It’s a nice cool 61 degree morning here on the coast of Maine, albeit a rather overcast day.  The clouds gathering above me in the sky are heavy and full of rain – which will surely soon be pouring down upon my thirsty gardens and lawn spaces, thankfully.

I am up. I got up at 4:30am after a few short hours of sleep.  I’ve been having the most insane dreams lately.  I’m not sure if it’s med related, stress related or just that I am fucking weird.  Again last night I dreamed of being in the Army once again, and this time being deployed to control riots surrounding the Charlottesville white supremacist rally.  Yes, my dreams are overlapping into what is happening in real life here in America.  If I were able I would re-join the Army in a heart beat, but I’m aged out at 55.  Even so, I still dream of being in uniform again every now and then.  I often lament that I should have stayed my ass in the military until retirement.  But back in the mid-80’s when I finished my tour of duty the climate around being lesbian and in the Army was not good.  They were still in the midst of having monthly “witch hunts” and “round ups” of gays and lesbians to throw out of the service just for being who they were.  I narrowly avoided a couple of those round ups because I did not use my real name back then.  Off-post I had an entirely different identity; living stealth in order to maintain my position with the Army.  I did not want to have to explain a discharge that was other than honorable to my father – a man I feared and respected; a man who said I did not have the “balls to join” the Army…yeah, I was busy showing him what a damned good soldier looked like!

…and I digress…

I was saying, it is a fantastic start to my day here.  Life has been changing lately for me, as I mentioned briefly in previously posted blogs here.  I’ve been making changes, still growing and just relaxing more into myself and into life.  I’ve been trying hard to become more aware of myself; of my internalized phobias, and trying to work on those. We all have them, we try to deny it but it’s a fact.  I’ve been trying harder to think about what other people are going through or are concerned with and to be empathetic to those things.  I think it’s making me a better person.  I hope it is.
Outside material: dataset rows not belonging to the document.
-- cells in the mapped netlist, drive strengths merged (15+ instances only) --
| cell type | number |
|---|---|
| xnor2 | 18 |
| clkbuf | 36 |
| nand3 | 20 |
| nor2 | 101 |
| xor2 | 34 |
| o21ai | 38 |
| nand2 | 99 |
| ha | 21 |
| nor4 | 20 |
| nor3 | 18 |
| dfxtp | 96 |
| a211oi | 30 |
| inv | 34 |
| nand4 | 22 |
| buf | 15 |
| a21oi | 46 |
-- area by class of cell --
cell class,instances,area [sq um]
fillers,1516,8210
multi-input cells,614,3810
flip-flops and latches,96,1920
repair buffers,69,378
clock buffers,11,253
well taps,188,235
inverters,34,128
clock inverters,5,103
`src/bufreg_pkg.sv`:
```
package bufreg_pkg;

    // one machine word, same width in stacks, sense bus and buffer register
    typedef logic [11:0] word_t;
    typedef logic [11:0] half_sel_t;
    typedef logic [3:0]  waddr_t;
    // one bit per stack, a is bit 0
    typedef logic [3:0]  stack_mask_t;

    localparam int NUM_STACKS = 4;

    // Y half is the upper six bits, Z half the lower six
    localparam half_sel_t HALF_Y = 12'hFC0;
    localparam half_sel_t HALF_Z = 12'h03F;

    // AXI byte addresses
    localparam logic [11:0] REG_BR     = 12'h000;
    localparam logic [11:0] REG_BRN    = 12'h004;
    localparam logic [11:0] REG_TRY    = 12'h008;
    localparam logic [11:0] REG_TRZ    = 12'h00C;
    localparam logic [11:0] REG_GATHER = 12'h010;
    localparam logic [11:0] REG_STATUS = 12'h014;
    localparam logic [11:0] STACK_BASE = 12'h100;

    localparam logic [1:0] RESP_OKAY   = 2'b00;
    localparam logic [1:0] RESP_SLVERR = 2'b10;

    typedef enum logic {
        ARB_IDLE,
        ARB_SCAN
    } arb_state_t;

endpackage
```
`src/bufreg_top.sv`:
```
`timescale 1ns/1ps
`default_nettype none

module bufreg_top import bufreg_pkg::*; (
    input  logic        v1,
    input  logic        arst_n,
    input  logic [11:0] awaddr,
    input  logic        awvalid,
    output logic        awready,
    input  logic [31:0] wdata,
    input  logic [3:0]  wstrb,
    input  logic        wvalid,
    output logic        wready,
    output logic [1:0]  bresp,
    output logic        bvalid,
    input  logic        bready,
    input  logic [11:0] araddr,
    input  logic        arvalid,
    output logic        arready,
    output logic [31:0] rdata,
    output logic [1:0]  rresp,
    output logic        rvalid,
    input  logic        rready
);

    stack_mask_t stack_we;
    waddr_t      stack_waddr;
    word_t       stack_wdata;
    word_t       tr_data;
    logic        br_clear;
    logic        tr_y;
    logic        tr_z;
    logic        gather_start;
    waddr_t      gather_addr;
    stack_mask_t gather_mask;
    stack_mask_t sense_req;
    word_t       sense_data_a;
    word_t       sense_data_b;
    word_t       sense_data_c;
    word_t       sense_data_d;
    word_t       sense_bus;
    logic        sense_strobe;
    logic        busy;
    word_t       br;
    word_t       br_n;

    axil_bufreg_port u_port (
        .v1           (v1),
        .arst_n       (arst_n),
        .awaddr       (awaddr),
        .awvalid      (awvalid),
        .awready      (awready),
        .wdata        (wdata),
        .wstrb        (wstrb),
        .wvalid       (wvalid),
        .wready       (wready),
        .bresp        (bresp),
        .bvalid       (bvalid),
        .bready       (bready),
        .araddr       (araddr),
        .arvalid      (arvalid),
        .arready      (arready),
        .rdata        (rdata),
        .rresp        (rresp),
        .rvalid       (rvalid),
        .rready       (rready),
        .br           (br),
        .br_n         (br_n),
        .busy         (busy),
        .stack_we     (stack_we),
        .stack_waddr  (stack_waddr),
        .stack_wdata  (stack_wdata),
        .tr_data      (tr_data),
        .br_clear     (br_clear),
        .tr_y         (tr_y),
        .tr_z         (tr_z),
        .gather_start (gather_start),
        .gather_addr  (gather_addr),
        .gather_mask  (gather_mask)
    );

    core_stack stack_a (
        .v1 (v1), .arst_n (arst_n), .we (stack_we[0]), .waddr (stack_waddr),
        .wdata (stack_wdata), .sense_addr (gather_addr), .sense_req (sense_req[0]),
        .sense_data (sense_data_a)
    );

    core_stack stack_b (
        .v1 (v1), .arst_n (arst_n), .we (stack_we[1]), .waddr (stack_waddr),
        .wdata (stack_wdata), .sense_addr (gather_addr), .sense_req (sense_req[1]),
        .sense_data (sense_data_b)
    );

    core_stack stack_c (
        .v1 (v1), .arst_n (arst_n), .we (stack_we[2]), .waddr (stack_waddr),
        .wdata (stack_wdata), .sense_addr (gather_addr), .sense_req (sense_req[2]),
        .sense_data (sense_data_c)
    );

    core_stack stack_d (
        .v1 (v1), .arst_n (arst_n), .we (stack_we[3]), .waddr (stack_waddr),
        .wdata (stack_wdata), .sense_addr (gather_addr), .sense_req (sense_req[3]),
        .sense_data (sense_data_d)
    );

    sense_arbiter u_arbiter (
        .v1           (v1),
        .arst_n       (arst_n),
        .gather_start (gather_start),
        .gather_mask  (gather_mask),
        .sense_data_a (sense_data_a),
        .sense_data_b (sense_data_b),
        .sense_data_c (sense_data_c),
        .sense_data_d (sense_data_d),
        .sense_req    (sense_req),
        .sense_bus    (sense_bus),
        .sense_strobe (sense_strobe),
        .busy         (busy)
    );

    buffer_register u_br (
        .v1           (v1),
        .arst_n       (arst_n),
        .clear        (br_clear),
        .sense_strobe (sense_strobe),
        .sense_bus    (sense_bus),
        .tr_y         (tr_y),
        .tr_z         (tr_z),
        .tr_data      (tr_data),
        .br           (br),
        .br_n         (br_n)
    );

endmodule

`default_nettype wire

```
`src/axil_bufreg_port.sv`:
```
`timescale 1ns/1ps
`default_nettype none

module axil_bufreg_port import bufreg_pkg::*; (
    input  logic        v1,
    input  logic        arst_n,
    input  logic [11:0] awaddr,
    input  logic        awvalid,
    output logic        awready,
    input  logic [31:0] wdata,
    input  logic [3:0]  wstrb,
    input  logic        wvalid,
    output logic        wready,
    output logic [1:0]  bresp,
    output logic        bvalid,
    input  logic        bready,
    input  logic [11:0] araddr,
    input  logic        arvalid,
    output logic        arready,
    output logic [31:0] rdata,
    output logic [1:0]  rresp,
    output logic        rvalid,
    input  logic        rready,
    input  word_t       br,
    input  word_t       br_n,
    input  logic        busy,
    output stack_mask_t stack_we,
    output waddr_t      stack_waddr,
    output word_t       stack_wdata,
    output word_t       tr_data,
    output logic        br_clear,
    output logic        tr_y,
    output logic        tr_z,
    output logic        gather_start,
    output waddr_t      gather_addr,
    output stack_mask_t gather_mask
);

    logic   wr_hs;
    logic   rd_hs;
    logic   is_stack;
    logic   wr_hit;
    logic   rd_hit;
    word_t  wword;
    waddr_t gather_addr_q;

    // address and data are taken in the same cycle
    assign awready = !busy && !bvalid;
    assign wready  = !busy && !bvalid;
    assign wr_hs   = awvalid && awready && wvalid && wready;

    assign wword = {wstrb[1] ? wdata[11:8] : 4'h0, wstrb[0] ? wdata[7:0] : 8'h00};

    assign is_stack = (awaddr[11:8] == STACK_BASE[11:8]) && (awaddr[1:0] == 2'b00);
    assign wr_hit   = is_stack || (awaddr == REG_BR) || (awaddr == REG_TRY)
                    || (awaddr == REG_TRZ) || (awaddr == REG_GATHER);

    // commands act at the accepting edge
    assign stack_we     = (wr_hs && is_stack) ? stack_mask_t'(4'b0001 << awaddr[7:6]) : '0;
    assign stack_waddr  = awaddr[5:2];
    assign stack_wdata  = wword;
    assign tr_data      = wword;
    assign br_clear     = wr_hs && (awaddr == REG_BR);
    assign tr_y         = wr_hs && (awaddr == REG_TRY);
    assign tr_z         = wr_hs && (awaddr == REG_TRZ);
    assign gather_start = wr_hs && (awaddr == REG_GATHER);
    assign gather_mask  = wword[7:4];

    // word address stays put for the stacks during the gather
    always_ff @(posedge v1) begin
        if (gather_start) begin
            gather_addr_q <= wword[3:0];
        end
    end

    // new address is already visible at the edge that starts the gather
    assign gather_addr = gather_start ? wword[3:0] : gather_addr_q;

    always_ff @(posedge v1 or negedge arst_n) begin
        if (!arst_n) begin
            bvalid <= 1'b0;
        end else if (wr_hs) begin
            bvalid <= 1'b1;
        end else if (bready) begin
            bvalid <= 1'b0;
        end
    end

    always_ff @(posedge v1) begin
        if (wr_hs) begin
            bresp <= wr_hit ? RESP_OKAY : RESP_SLVERR;
        end
    end

    assign arready = !rvalid;
    assign rd_hs   = arvalid && arready;
    assign rd_hit  = (araddr == REG_BR) || (araddr == REG_BRN) || (araddr == REG_STATUS);

    always_ff @(posedge v1 or negedge arst_n) begin
        if (!arst_n) begin
            rvalid <= 1'b0;
        end else if (rd_hs) begin
            rvalid <= 1'b1;
        end else if (rready) begin
            rvalid <= 1'b0;
        end
    end

    always_ff @(posedge v1) begin
        if (rd_hs) begin
            rresp <= rd_hit ? RESP_OKAY : RESP_SLVERR;
            case (araddr)
                REG_BR:     rdata <= {20'h0, br};
                REG_BRN:    rdata <= {20'h0, br_n};
                REG_STATUS: rdata <= {31'h0, busy};
                default:    rdata <= '0;
            endcase
        end
    end

endmodule

`default_nettype wire

```
`src/buffer_register.sv`:
```
`timescale 1ns/1ps
`default_nettype none

module buffer_register import bufreg_pkg::*; (
    input  logic  v1,
    input  logic  arst_n,
    input  logic  clear,
    input  logic  sense_strobe,
    input  word_t sense_bus,
    input  logic  tr_y,
    input  logic  tr_z,
    input  word_t tr_data,
    output word_t br,
    output word_t br_n
);

    word_t set_bits;
    word_t set_sense;
    word_t set_y;
    word_t set_z;

    // every source can only set bits, never clear them
    assign set_sense = sense_strobe ? sense_bus : '0;
    assign set_y     = tr_y ? (tr_data & HALF_Y) : '0;
    assign set_z     = tr_z ? (tr_data & HALF_Z) : '0;
    assign set_bits  = set_sense | set_y | set_z;

    // both rails are held as separate flops like the original latch pair
    always_ff @(posedge v1 or negedge arst_n) begin
        if (!arst_n) begin
            br   <= '0;
            br_n <= '1;
        end else if (clear) begin
            // clear has priority over any set in the same cycle
            br   <= '0;
            br_n <= '1;
        end else begin
            br   <= br | set_bits;
            br_n <= br_n & ~set_bits;
        end
    end

endmodule

`default_nettype wire

```
`src/sense_arbiter.sv`:
```
`timescale 1ns/1ps
`default_nettype none

module sense_arbiter import bufreg_pkg::*; (
    input  logic        v1,
    input  logic        arst_n,
    input  logic        gather_start,
    input  stack_mask_t gather_mask,
    input  word_t       sense_data_a,
    input  word_t       sense_data_b,
    input  word_t       sense_data_c,
    input  word_t       sense_data_d,
    output stack_mask_t sense_req,
    output word_t       sense_bus,
    output logic        sense_strobe,
    output logic        busy
);

    arb_state_t  state;
    stack_mask_t pending;
    logic [1:0]  ptr;
    logic [1:0]  cand;
    logic [1:0]  grant_idx;
    logic        found;

    // first pending stack after the last one granted
    always_comb begin
        found = 1'b0;
        grant_idx = ptr;
        cand = ptr;
        for (int i = 1; i <= NUM_STACKS; i++) begin
            cand = ptr + 2'(i);
            if (!found && pending[cand]) begin
                found = 1'b1;
                grant_idx = cand;
            end
        end
    end

    assign busy         = (state == ARB_SCAN);
    assign sense_strobe = busy && found;
    assign sense_req    = sense_strobe ? stack_mask_t'(4'b0001 << grant_idx) : '0;

    always_comb begin
        sense_bus = '0;
        if (sense_strobe) begin
            case (grant_idx)
                2'd0: sense_bus = sense_data_a;
                2'd1: sense_bus = sense_data_b;
                2'd2: sense_bus = sense_data_c;
                default: sense_bus = sense_data_d;
            endcase
        end
    end

    always_ff @(posedge v1 or negedge arst_n) begin
        if (!arst_n) begin
            state   <= ARB_IDLE;
            pending <= '0;
            // so that stack a is first after reset
            ptr     <= 2'd3;
        end else begin
            case (state)
                ARB_IDLE: begin
                    if (gather_start) begin
                        pending <= gather_mask;
                        state   <= ARB_SCAN;
                    end
                end
                ARB_SCAN: begin
                    // one extra cycle once everything has been sensed
                    if (pending == '0) begin
                        state <= ARB_IDLE;
                    end else begin
                        pending <= pending & ~sense_req;
                    end
                end
                default: state <= ARB_IDLE;
            endcase
            if (sense_strobe) begin
                ptr <= grant_idx;
            end
        end
    end

endmodule

`default_nettype wire

```
`src/core_stack.sv`:
```
`timescale 1ns/1ps
`default_nettype none

module core_stack import bufreg_pkg::*; (
    input  logic   v1,
    input  logic   arst_n,
    input  logic   we,
    input  waddr_t waddr,
    input  word_t  wdata,
    input  waddr_t sense_addr,
    input  logic   sense_req,
    output word_t  sense_data
);

    // 16 words of core, readout is non-destructive here
    word_t  mem [16];
    waddr_t addr_q;

    always_ff @(posedge v1) begin
        if (we) begin
            mem[waddr] <= wdata;
        end
    end

    // address follows the host while idle and is frozen
    // for as long as this stack is being sensed
    always_ff @(posedge v1 or negedge arst_n) begin
        if (!arst_n) begin
            addr_q <= '0;
        end else if (!sense_req) begin
            addr_q <= sense_addr;
        end
    end

    // drive zero when not selected so nothing leaks onto the bus
    assign sense_data = sense_req ? mem[addr_q] : '0;

endmodule

`default_nettype wire

```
I have been getting out more the last few weeks.  Doing more by the way of social sort of stuff.  Generally I keep quietly to myself.  But I have realize that this isn’t doing my psyche any damned good.  Thus I have made more of a concerted effort to socialize and get the hell out of the house days.

On the 10th I went out to The Old Ferry Landing in downtown Portsmouth, NH with my whole family for a birthday dinner for my mother.  The Landing is right on the Piscataqua River, in Portsmouth Harbor.  It’s the very spot where the old ferry would land to bring passengers and freight back and forth across the river between Maine and New Hampshire up until the first draw bridge was built in the 1930’s.  So it’s a very historic spot, and when I am there I imagine what it might have been like for my grandmother to ride that ferry to town, which she did back then.  So it’s like walking in the footsteps of my ancestors.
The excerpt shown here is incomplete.